Extracted entries:
## src/verilog/spm_map.vh

```
`ifndef SPM_MAP_VH
`define SPM_MAP_VH
`define SPM_DATA_W      16
`define SPM_LEN_W       12
`define SPM_LEN_DEF     12'h0020
`define SPM_GAIN_W      4
`define SPM_GAIN_DEF    4'h0
`define SPM_CTRL_W      16
`define SPM_CTRL_LEN_LO 0
`define SPM_CTRL_GN_LO  12
`define SPM_ST_IDLE     2'h0
`define SPM_ST_RUN      2'h1
`define SPM_ST_W        2
`endif

```

## src/verilog/spm_ctrl_slot.v

```verilog
`timescale 1ns/1ps
`default_nettype none
`include "spm_map.vh"
// one-entry control holding slot; ready while empty
module spm_ctrl_slot #(
  parameter W = `SPM_CTRL_W
) (
  // clock and reset
  input  wire         i_ref_clk,
  input  wire         i_sys_rst,
  // control stream in
  input  wire [W-1:0] i_ctl_tdata,
  input  wire         i_ctl_tvalid,
  output wire         o_ctl_tready,
  // slot out
  output reg  [W-1:0] o_word,
  output wire         o_full,
  input  wire         i_take
);
  reg full_reg;
  assign o_ctl_tready = ~full_reg | i_take;
  assign o_full       = full_reg;
  always @(posedge i_ref_clk) begin
    if (i_sys_rst) begin
      full_reg <= 1'b0;
      o_word   <= {W{1'b0}};
    end else begin
      if (i_ctl_tvalid && o_ctl_tready) begin
        full_reg <= 1'b1;
        o_word   <= i_ctl_tdata;
      end else if (i_take) begin
        full_reg <= 1'b0;
      end
    end
  end
endmodule // spm_ctrl_slot
`default_nettype wire

```

## src/verilog/spm_bound_chk.v

```verilog
`timescale 1ns/1ps
`default_nettype none
`include "spm_map.vh"
// compares incoming last flag with internal packet end; events are one-cycle pulses
module spm_bound_chk #(
  parameter LW = `SPM_LEN_W
) (
  // clock and reset
  input  wire          i_ref_clk,
  input  wire          i_sys_rst,
  // accepted beat
  input  wire          i_beat,
  input  wire          i_last,
  input  wire [LW-1:0] i_len,
  input  wire          i_restart,
  // position
  output wire          o_at_end,
  output reg  [LW-1:0] o_pos,
  // events
  output reg           o_evt_miss,
  output reg           o_evt_unexp
);
  assign o_at_end = (o_pos == i_len - {{(LW-1){1'b0}}, 1'b1});
  always @(posedge i_ref_clk) begin
    if (i_sys_rst) begin
      o_pos       <= {LW{1'b0}};
      o_evt_miss  <= 1'b0;
      o_evt_unexp <= 1'b0;
    end else begin
      // condition is registered for this cycle's accepted beat only, low without a beat
      o_evt_miss  <= i_beat & o_at_end & ~i_last;
      o_evt_unexp <= i_beat & ~o_at_end & i_last;
      if (i_restart) begin
        o_pos <= {LW{1'b0}};
      end else if (i_beat) begin
        // count wraps on internal end, last flag ignored
        o_pos <= o_at_end ? {LW{1'b0}} : o_pos + {{(LW-1){1'b0}}, 1'b1};
      end
    end
  end
endmodule // spm_bound_chk
`default_nettype wire

```

## src/verilog/spm_core.v

```verilog
`timescale 1ns/1ps
`default_nettype none
`include "spm_map.vh"
// packet processing front end: passes data unscaled with a control gain on tuser, frames by
// internal length, reports boundary mismatches as valid-only events
module spm_core #(
  parameter DW = `SPM_DATA_W,
  parameter LW = `SPM_LEN_W,
  parameter GW = `SPM_GAIN_W,
  parameter CW = `SPM_CTRL_W
) (
  // clock and reset
  input  wire          i_ref_clk,
  input  wire          i_sys_rst,
  // mode strap: 1 blocking control channel
  input  wire          i_ctl_blocking,
  // control stream slave
  input  wire [CW-1:0] i_ctl_tdata,
  input  wire          i_ctl_tvalid,
  output wire          o_ctl_tready,
  // data stream slave
  input  wire [DW-1:0] i_dat_tdata,
  input  wire          i_dat_tvalid,
  input  wire          i_dat_tlast,
  output wire          o_dat_tready,
  // data stream master
  output reg  [DW-1:0] o_res_tdata,
  output reg  [GW-1:0] o_res_tuser,
  output reg           o_res_tvalid,
  output reg           o_res_tlast,
  input  wire          i_res_tready,
  // events
  output wire          o_evt_miss_last,
  output wire          o_evt_unexp_last
);
  localparam [LW-1:0] LEN_DEF  = `SPM_LEN_DEF;
  localparam [GW-1:0] GAIN_DEF = `SPM_GAIN_DEF;
  localparam [`SPM_ST_W-1:0] ST_IDLE = `SPM_ST_IDLE;
  localparam [`SPM_ST_W-1:0] ST_RUN  = `SPM_ST_RUN;

  reg [`SPM_ST_W-1:0] st_reg;
  reg [`SPM_ST_W-1:0] st_next;
  reg [LW-1:0]        len_reg;
  reg [GW-1:0]        gain_reg;
  wire [CW-1:0]       slot_word;
  wire                slot_full;
  wire                at_end;
  wire                in_idle;
  wire                out_free;
  wire                beat;
  wire                take;
  wire [LW-1:0]       slot_len;
  wire [GW-1:0]       slot_gain;

  assign slot_len  = slot_word[`SPM_CTRL_LEN_LO +: LW];
  assign slot_gain = slot_word[`SPM_CTRL_GN_LO +: GW];
  assign out_free  = ~o_res_tvalid | i_res_tready;

  assign in_idle = (st_reg == ST_IDLE);
  // blocking consumes its word only with the packet's first beat, so a
  // word is never spent without data; non-blocking loads in an idle gap
  assign take = in_idle &
                (i_ctl_blocking ? beat :
                                  (slot_full & ~i_dat_tvalid));
  wire can_start = i_ctl_blocking ? slot_full : 1'b1;
  wire running   = (st_reg == ST_RUN) | (in_idle & can_start);
  assign o_dat_tready = running & out_free;
  assign beat = i_dat_tvalid & o_dat_tready;

  // settings used for a packet: blocking loads from slot at start
  wire [LW-1:0] eff_len = (in_idle && i_ctl_blocking) ? slot_len : len_reg;
  wire [LW-1:0] use_len = (eff_len == {LW{1'b0}}) ? LEN_DEF : eff_len;

  always @* begin
    st_next = st_reg;
    case (st_reg)
      ST_IDLE: begin
        if (beat && !at_end) begin
          st_next = ST_RUN;
        end
      end
      ST_RUN: begin
        if (beat && at_end) begin
          st_next = ST_IDLE;
        end
      end
      default: begin
        st_next = ST_IDLE;
      end
    endcase
  end

  always @(posedge i_ref_clk) begin
    if (i_sys_rst) begin
      st_reg       <= ST_IDLE;
      len_reg      <= LEN_DEF;
      gain_reg     <= GAIN_DEF;
      o_res_tdata  <= {DW{1'b0}};
      o_res_tuser  <= {GW{1'b0}};
      o_res_tvalid <= 1'b0;
      o_res_tlast  <= 1'b0;
    end else begin
      st_reg <= st_next;
      if (take) begin
        len_reg  <= slot_len;
        gain_reg <= slot_gain;
      end
      if (beat) begin
        o_res_tdata  <= i_dat_tdata;  // unscaled data
        o_res_tuser  <= (take ? slot_gain : gain_reg);  // exponent only
        o_res_tvalid <= 1'b1;
        o_res_tlast  <= at_end;  // one output packet per internal packet
      end else if (i_res_tready) begin
        o_res_tvalid <= 1'b0;
      end
    end
  end

  spm_ctrl_slot #(
    .W (CW)
  ) u_slot (
    .i_ref_clk    (i_ref_clk),
    .i_sys_rst    (i_sys_rst),
    .i_ctl_tdata  (i_ctl_tdata),
    .i_ctl_tvalid (i_ctl_tvalid),
    .o_ctl_tready (o_ctl_tready),
    .o_word       (slot_word),
    .o_full       (slot_full),
    .i_take       (take)
  );

  spm_bound_chk #(
    .LW (LW)
  ) u_chk (
    .i_ref_clk   (i_ref_clk),
    .i_sys_rst   (i_sys_rst),
    .i_beat      (beat),
    .i_last      (i_dat_tlast),
    .i_len       (use_len),
    .i_restart   (in_idle & ~beat),
    .o_at_end    (at_end),
    .o_pos       (),
    .o_evt_miss  (o_evt_miss_last),
    .o_evt_unexp (o_evt_unexp_last)
  );
endmodule // spm_core
`default_nettype wire

```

About this exercise: Task for the records above: copy every line in which the word "parameter" occurs.

Answer section:
  parameter W = `SPM_CTRL_W
  parameter LW = `SPM_LEN_W
  parameter DW = `SPM_DATA_W,
  parameter LW = `SPM_LEN_W,
  parameter GW = `SPM_GAIN_W,
  parameter CW = `SPM_CTRL_W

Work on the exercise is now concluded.